All this troubles appear because we do not want to the 'non-dropping' influx state enforced on knote during scan to prevent simultaneous event activation (KN_SCAN). As I said, if we delegated the notification to the scan itself, then this shared influx state would be not needed.

Got it. This seems like a natural solution to me now. KN_SCAN isn't a very good name, but I don't have any alternative suggestions at the moment.

sys/sys/event.h
206 ↗(On Diff #23236)

Thanks, this is more clear. Minor nits: "a thread can", "must not be set on a knote which". The first sentence also seems somewhat awkward to me - maybe, "An in-flux knote cannot be dropped from its kq while the kq is unlocked."?

It's worth noting that "influx" is a noun with a meaning distinct from "in-flux."

226 ↗(On Diff #23236)

I don't think it's critical, it just seems a bit wasteful. sizeof(struct knote) is 128 on amd64; we'll get 31 knotes per slab in that case, since the slab header is smaller than 128 bytes. With this change, sizeof(struct knote) becomes 136; we'll get 29 knotes per slab.

I think it makes sense to keep kn_status and kn_influx grouped - when I wrote the original comment I was really thinking about moving kn_hookid instead.

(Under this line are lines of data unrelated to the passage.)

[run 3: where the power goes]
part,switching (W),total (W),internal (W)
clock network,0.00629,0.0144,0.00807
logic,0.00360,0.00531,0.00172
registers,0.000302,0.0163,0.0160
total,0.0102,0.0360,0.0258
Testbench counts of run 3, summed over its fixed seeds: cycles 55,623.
This is an optimization exercise on Yosys and OpenROAD, whose aim is small area and a short achievable clock period, not a production implementation.
At most, simulation tests tie the RTL to the original design; equivalence was not proved.
No functional check of the RTL was part of run 1.
Power figures rest on the tool's default switching activity, not on a simulated workload.

## flow/design.v (module list and top-level ports; edited modules follow where they fit)
// module uyvy2rgb_mul: 261 lines
// module uyvy2rgb_acc: 19 lines
// module uyvy2rgb_clamp: 19 lines
// module uyvy_to_rgb_pair_converter: 114 lines
module uyvy_to_rgb_pair_converter (
    input  logic        i_clk,
    input  logic        i_rst_n,
    input  logic        start,
    output logic        busy,
    input  logic [7:0]  i_cb_sample,
    input  logic [7:0]  i_luma_first,
    input  logic [7:0]  i_cr_sample,
    input  logic [7:0]  i_luma_second,
    output logic        o_valid,
    output logic [15:0] o_red_first,
    output logic [15:0] o_green_first,
    output logic [15:0] o_blue_first,
    output logic [15:0] o_red_second,
    output logic [15:0] o_green_second,
    output logic [15:0] o_blue_second
);
  // ...
==> flow/flow/run.sh <==
#!/bin/bash
# Own layout flow: the standard ORFS flow (standard.sh), with the input
# and output port buffers made from a plain buffer cell instead of the
# resizer's default choice. Everything else is the standard flow.
# The full make output goes to flow_make.log in the work folder; ORFS keeps
# each step's own log under orfs/logs/.
set -euo pipefail
export BUFFER_PORTS_ARGS="-buffer_cell sky130_fd_sc_hd__buf_1"
bash standard.sh finish > flow_make.log 2>&1
==> flow/standard.sh <==
#!/bin/bash
# synth_recipe.tcl (not shown) runs the flow's synth.tcl, then flattens the netlist and writes it again
# the make line also repeats each setting of config.mk as NAME=value (left out here)
make -C /OpenROAD-flow-scripts/flow DESIGN_CONFIG=/design/flow/config.mk WORK_HOME=/design/flow/orfs CLKGATE_MAP_FILE= SYNTH_SCRIPT=/design/flow/synth_recipe.tcl "${@:-finish}"
==> flow/config.mk <==
export PLATFORM = sky130hd
export DESIGN_NAME = uyvy_to_rgb_pair_converter
export DESIGN_NICKNAME = uyvy_to_rgb_pair_converter
export VERILOG_FILES = /design/flow/design.v
export SDC_FILE = /design/flow/constraint.sdc
export NUM_CORES = 4
export LEC_CHECK = 0
export CAP_MARGIN = 20
export CORE_MARGIN = 2
export CORE_UTILIZATION = 60
export SETUP_SLACK_MARGIN = 1.0
export SLEW_MARGIN = 20
==> flow/constraint.sdc <==
create_clock -name core_clock -period 5.5 [get_ports {i_clk}]
set_input_delay 1.1000 -clock core_clock [delete_from_list [all_inputs] [get_ports {i_clk}]]
set_output_delay 1.1000 -clock core_clock [all_outputs]
set_load 0.01 [all_outputs]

This revision is now accepted and ready to land.Dec 25 2016, 10:23 PM
sys/sys/event.h
226 ↗(On Diff #23236)

Sorry, I meant "moving kn_hook and kn_hookid". Something like:

kn_status
kn_influx
kn_sdata
kn_sfflags
kn_hookid
kn_hook

In D8898#184392, @markj wrote:
In D8898#184339, @kib wrote:

Also, callers of knote() do not expect the function to sleep. It might be that fork() could be teached that knote_fork() call might sleep, but it would make the operation of process creation depended on the potentially unbound sleep of kqueue consumers.

Ok. I don't see what modifications to fork() would be needed though - all locks are dropped while calling knote_fork(), if I'm not mistaken.

In the normal circumstances, the new child is not made runnable until knotes fire. The kqueue_register() call to register automatic notes for the children in knote_fork() is made in non-sleepable mode (the waitok argument is 0). In other words, the code makes some efforts right now to avoid unbounded sleep before finishing fork and making the child runnable. This is not directly tied to locking constraints.

Might be it is not too problematic to start sleeping in knote_fork(), but it definitely avoided right now. I see some logic in this.

sys/sys/event.h
226 ↗(On Diff #23236)

I moved kn_hook and kn_hookid after kn_kevent. With this change, sizeof(struct knote) did not changed and is still 128.

kib edited edge metadata.

Reword the in-flux comment according to Mark recommendations.

Rearrange struct knote so that its size did not changed.

This revision now requires review to proceed.Dec 26 2016, 9:41 AM
markj edited edge metadata.
markj added inline comments.
sys/sys/event.h
226 ↗(On Diff #23236)

Thanks.

This revision is now accepted and ready to land.Dec 26 2016, 5:58 PM
This revision was automatically updated to reflect the committed changes.